What is required » Some lines below may hold the string "assign". Count them and give only the total.

Input data »
### src/rtl/pmic_cmd_bridge.sv
module pmic_cmd_bridge
    import pmic_bridge_pkg::*;
#(
    parameter int         ADDR_W   = 8,
    parameter logic [7:0] CMD_OFS  = 8'hA0,
    parameter logic [7:0] STAT_OFS = 8'hA4,
    parameter logic [7:0] CLR_OFS  = 8'hA8
) (
    input  logic               clk,
    input  logic               rst_n,
    input  logic               bus_en,
    input  logic               bus_we,
    input  logic [ADDR_W-1:0]  bus_addr,
    input  logic [31:0]        bus_wdata,
    output logic [31:0]        bus_rdata,
    output logic               dn_req,
    output logic               dn_wr,
    output logic [14:0]        dn_addr,
    output logic [15:0]        dn_wdata,
    input  logic               dn_ack,
    input  logic [15:0]        dn_rdata
);
    logic              cmd_wr, clr_wr, rd_en, rd_stat;
    logic [CODE_W-1:0] state_code;
    logic [REG_W-1:0]  rd_data;

    pmic_regdec #(.ADDR_W(ADDR_W), .CMD_OFS(CMD_OFS), .STAT_OFS(STAT_OFS), .CLR_OFS(CLR_OFS)) u_dec (
        .bus_en(bus_en), .bus_we(bus_we), .bus_addr(bus_addr), .wbit0(bus_wdata[0]),
        .cmd_wr(cmd_wr), .clr_wr(clr_wr), .rd_en(rd_en), .rd_stat(rd_stat)
    );

    pmic_seq u_seq (
        .clk(clk), .rst_n(rst_n), .cmd_wr(cmd_wr), .cmd_word(bus_wdata), .clr_wr(clr_wr),
        .dn_ack(dn_ack), .dn_rdata(dn_rdata), .dn_req(dn_req), .dn_wr(dn_wr),
        .dn_addr(dn_addr), .dn_wdata(dn_wdata), .state_code(state_code), .rd_data(rd_data)
    );

    pmic_readback u_rb (
        .clk(clk), .rst_n(rst_n), .rd_en(rd_en), .rd_stat(rd_stat),
        .state_code(state_code), .rd_data(rd_data), .rdata(bus_rdata)
    );

    // accepted command appears on the downstream port
    p_cmd_launch_r3: assert property (@(posedge clk) disable iff (!rst_n)
        state_code == 3'd0 && cmd_wr |=> dn_req && dn_addr == $past(bus_wdata[30:16])
                                          && dn_wr == $past(bus_wdata[31]));
    // clear during a pending transfer keeps the request
    p_clr_busy_r10: assert property (@(posedge clk) disable iff (!rst_n)
        dn_req && !dn_ack && clr_wr |=> dn_req);
endmodule
## src/rtl/miss_ack_pkg.sv

```systemverilog
package miss_ack_pkg;
    typedef enum logic [1:0] {
        TRK_IDLE = 2'd0,
        TRK_WAIT = 2'd1,
        TRK_FIRE = 2'd2
    } trk_state_t;
endpackage

```

## src/rtl/miss_ack_count.sv

```systemverilog
module miss_ack_count #(
    parameter int NUM_CACHES = 4,
    parameter int CNT_W      = 4
) (
    input  logic             clk,
    input  logic             rst_n,
    input  logic             load_i,
    input  logic             upd_i,
    input  logic             rsp_i,
    input  logic [CNT_W-1:0] acks_i,
    input  logic             inc_i,
    input  logic             dec_i,
    output logic [CNT_W-1:0] cnt_o,
    output logic             zero_next_o
);
    localparam int EXT_W = CNT_W + 1;
    localparam logic [CNT_W-1:0] PRELOAD = CNT_W'(NUM_CACHES);

    logic [CNT_W-1:0] cnt_q;
    logic [EXT_W-1:0] ext_sum;
    logic [EXT_W-1:0] sub_amt;

    always_comb begin
        sub_amt = rsp_i ? {1'b0, acks_i} : '0;
        ext_sum = {1'b0, cnt_q} + EXT_W'(inc_i) - sub_amt - EXT_W'(dec_i);
    end

    assign zero_next_o = (ext_sum[CNT_W-1:0] == '0);

    always_ff @(posedge clk or negedge rst_n) begin
        if (!rst_n)
            cnt_q <= '0;
        else if (load_i)
            cnt_q <= PRELOAD;
        else if (upd_i)
            cnt_q <= ext_sum[CNT_W-1:0];
    end

    assign cnt_o = cnt_q;

    // The combined update must never borrow past zero.
    assert_no_underflow_R3: assert property (@(posedge clk) disable iff (!rst_n)
        upd_i |-> ({1'b0, cnt_q} + EXT_W'(inc_i)) >= (sub_amt + EXT_W'(dec_i)));

    assert_preload_R2: assert property (@(posedge clk) disable iff (!rst_n)
        load_i |=> cnt_q == PRELOAD);
endmodule

```

## src/rtl/miss_ack_record.sv

```systemverilog
module miss_ack_record #(
    parameter int SRC_W  = 3,
    parameter int TIME_W = 16
) (
    input  logic              clk,
    input  logic              rst_n,
    input  logic              clear_i,
    input  logic              rsp_i,
    input  logic              shared_i,
    input  logic [SRC_W-1:0]  src_i,
    input  logic [TIME_W-1:0] now_i,
    output logic              sharers_o,
    output logic              sharers_next_o,
    output logic [SRC_W-1:0]  last_src_o,
    output logic [TIME_W-1:0] first_time_o
);
    logic              sharers_q;
    logic              got_first_q;
    logic [SRC_W-1:0]  last_src_q;
    logic [TIME_W-1:0] first_time_q;

    assign sharers_next_o = sharers_q | (rsp_i & shared_i);

    always_ff @(posedge clk or negedge rst_n) begin
        if (!rst_n) begin
            sharers_q    <= 1'b0;
            got_first_q  <= 1'b0;
            last_src_q   <= '0;
            first_time_q <= '0;
        end else if (clear_i) begin
            sharers_q   <= 1'b0;
            got_first_q <= 1'b0;
        end else if (rsp_i) begin
            sharers_q  <= sharers_next_o;
            last_src_q <= src_i;
            if (!got_first_q) begin
                got_first_q  <= 1'b1;
                first_time_q <= now_i;
            end
        end
    end

    assign sharers_o    = sharers_q;
    assign last_src_o   = last_src_q;
    assign first_time_o = first_time_q;

    assert_first_time_hold_R8: assert property (@(posedge clk) disable iff (!rst_n)
        (got_first_q && !clear_i) |=> $stable(first_time_q));

    assert_sharer_sticky_R6: assert property (@(posedge clk) disable iff (!rst_n)
        (sharers_q && !clear_i) |=> sharers_q);

    assert_src_capture_R7: assert property (@(posedge clk) disable iff (!rst_n)
        rsp_i |=> last_src_q == $past(src_i));
endmodule

```

## src/rtl/miss_ack_tracker.sv

```systemverilog
module miss_ack_tracker
    import miss_ack_pkg::*;
#(
    parameter int NUM_CACHES = 4,
    parameter int SRC_W      = 3,
    parameter int TIME_W     = 16,
    parameter int CNT_W      = $clog2(NUM_CACHES + 1) + 1
) (
    input  logic              clk,
    input  logic              rst_n,
    input  logic              issue_i,
    input  logic              rsp_valid_i,
    input  logic [CNT_W-1:0]  rsp_acks_i,
    input  logic              rsp_shared_i,
    input  logic [SRC_W-1:0]  rsp_src_i,
    input  logic [TIME_W-1:0] now_i,
    input  logic              inc_i,
    input  logic              dec_i,
    output logic              busy_o,
    output logic [CNT_W-1:0]  pending_o,
    output logic              done_o,
    output logic              done_sharers_o,
    output logic [SRC_W-1:0]  last_src_o,
    output logic [TIME_W-1:0] first_time_o
);
    trk_state_t state_q, state_d;
    logic       take_issue;
    logic       take_rsp;
    logic       take_upd;
    logic       zero_next;
    logic       sharers_q;
    logic       sharers_next;

    assign take_issue = (state_q == TRK_IDLE) && issue_i;
    assign take_rsp   = (state_q == TRK_WAIT) && rsp_valid_i;
    assign take_upd   = (state_q == TRK_WAIT) && (rsp_valid_i || inc_i || dec_i);

    miss_ack_count #(
        .NUM_CACHES (NUM_CACHES),
        .CNT_W      (CNT_W)
    ) count_i (
        .clk         (clk),
        .rst_n       (rst_n),
        .load_i      (take_issue),
        .upd_i       (take_upd),
        .rsp_i       (take_rsp),
        .acks_i      (rsp_acks_i),
        .inc_i       (inc_i),
        .dec_i       (dec_i),
        .cnt_o       (pending_o),
        .zero_next_o (zero_next)
    );

    miss_ack_record #(
        .SRC_W  (SRC_W),
        .TIME_W (TIME_W)
    ) record_i (
        .clk            (clk),
        .rst_n          (rst_n),
        .clear_i        (take_issue),
        .rsp_i          (take_rsp),
        .shared_i       (rsp_shared_i),
        .src_i          (rsp_src_i),
        .now_i          (now_i),
        .sharers_o      (sharers_q),
        .sharers_next_o (sharers_next),
        .last_src_o     (last_src_o),
        .first_time_o   (first_time_o)
    );

    // Next-state logic
    always_comb begin
        state_d = state_q;
        unique case (state_q)
            TRK_IDLE: if (take_issue) state_d = TRK_WAIT;
            TRK_WAIT: if (take_upd && zero_next) state_d = TRK_FIRE;
            TRK_FIRE: state_d = TRK_IDLE;
            default:  state_d = TRK_IDLE;
        endcase
    end

    // State register
    always_ff @(posedge clk or negedge rst_n) begin
        if (!rst_n) state_q <= TRK_IDLE;
        else        state_q <= state_d;
    end

    // Outputs
    always_comb begin
        busy_o         = (state_q != TRK_IDLE);
        done_o         = (state_q == TRK_FIRE);
        done_sharers_o = (state_q == TRK_FIRE) && sharers_q;
    end

    assert_ack_weight_R3: assert property (@(posedge clk) disable iff (!rst_n)
        (busy_o && !done_o && rsp_valid_i) |-> rsp_acks_i != '0);

    assert_single_pulse_R5: assert property (@(posedge clk) disable iff (!rst_n)
        done_o |=> !done_o && !busy_o);

    assert_done_at_zero_R5: assert property (@(posedge clk) disable iff (!rst_n)
        done_o |-> pending_o == '0);

    assert_idle_quiet_R9: assert property (@(posedge clk) disable iff (!rst_n)
        (!busy_o && !issue_i) |=> $stable(pending_o) && !done_o);

    assert_issue_busy_R2: assert property (@(posedge clk) disable iff (!rst_n)
        (!busy_o && issue_i) |=> busy_o && !done_o);

    assert_kind_R6: assert property (@(posedge clk) disable iff (!rst_n)
        (take_upd && zero_next) |=> done_sharers_o == $past(sharers_next));
endmodule

```
## config.mk

```make
export PLATFORM = sky130hd
export DESIGN_NAME = gpio_indirect_ctrl
export DESIGN_NICKNAME = d
export VERILOG_FILES = /design/src/rtl/gpio_ic_pkg.sv /design/src/rtl/gpio_ic_decode.sv /design/src/rtl/gpio_ic_pinsel.sv /design/src/rtl/gpio_ic_cfg_bank.sv /design/src/rtl/gpio_ic_port_bank.sv /design/src/rtl/gpio_indirect_ctrl.sv
export SDC_FILE = /design/constraint.sdc
export NUM_CORES = 1
export LEC_CHECK = 0
export BUFFER_PORTS_ARGS = -buffer_cell sky130_fd_sc_hd__buf_4
export CORE_MARGIN = 3
export CORE_UTILIZATION = 51
export DETAILED_ROUTE_END_ITERATION = 16
export GPL_TIMING_DRIVEN = 0
export PLACE_DENSITY = 0.74
export SETUP_SLACK_MARGIN = 0.02
export SYNTH_ARGS = -nofsm -noshare
export SYNTH_HDL_FRONTEND = slang
export SYNTH_SLANG_ARGS = --single-unit
```

## constraint.sdc

```tcl
create_clock -name clk -period 2.1 [get_ports clk]
set_input_delay 0.105 -clock clk [delete_from_list [all_inputs] [get_ports clk]]
set_output_delay 0.105 -clock clk [all_outputs]
set_load 0.005 [all_outputs]
```
`config.mk`:
```
export PLATFORM = sky130hd
export DESIGN_NAME = nand_strobe_seq
export DESIGN_NICKNAME = d
export VERILOG_FILES = /design/src/rtl/nss_pkg.sv /design/src/rtl/nss_sync.sv /design/src/rtl/nss_irq.sv /design/src/rtl/nss_seq.sv /design/src/rtl/nand_strobe_seq.sv
export SDC_FILE = /design/constraint.sdc
export NUM_CORES = 1
export LEC_CHECK = 0
export BUFFER_PORTS_ARGS = -buffer_cell sky130_fd_sc_hd__buf_4
export CAP_MARGIN = 0
export CORE_MARGIN = 2
export CORE_UTILIZATION = 45
export DETAILED_ROUTE_END_ITERATION = 12
export PLACE_DENSITY = 0.73
export SKIP_LAST_GASP = 1
export SLEW_MARGIN = 40
export SYNTH_ARGS = -nofsm -noshare
export SYNTH_HDL_FRONTEND = slang
export SYNTH_HIERARCHICAL = 1
export SYNTH_SLANG_ARGS = --single-unit
```
`constraint.sdc`:
```
create_clock -name clk -period 4.7 [get_ports clk]
set_input_delay 0.235 -clock clk [delete_from_list [all_inputs] [get_ports clk]]
set_output_delay 0.235 -clock clk [all_outputs]
set_load 0.01 [all_outputs]
```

Result of the task » 9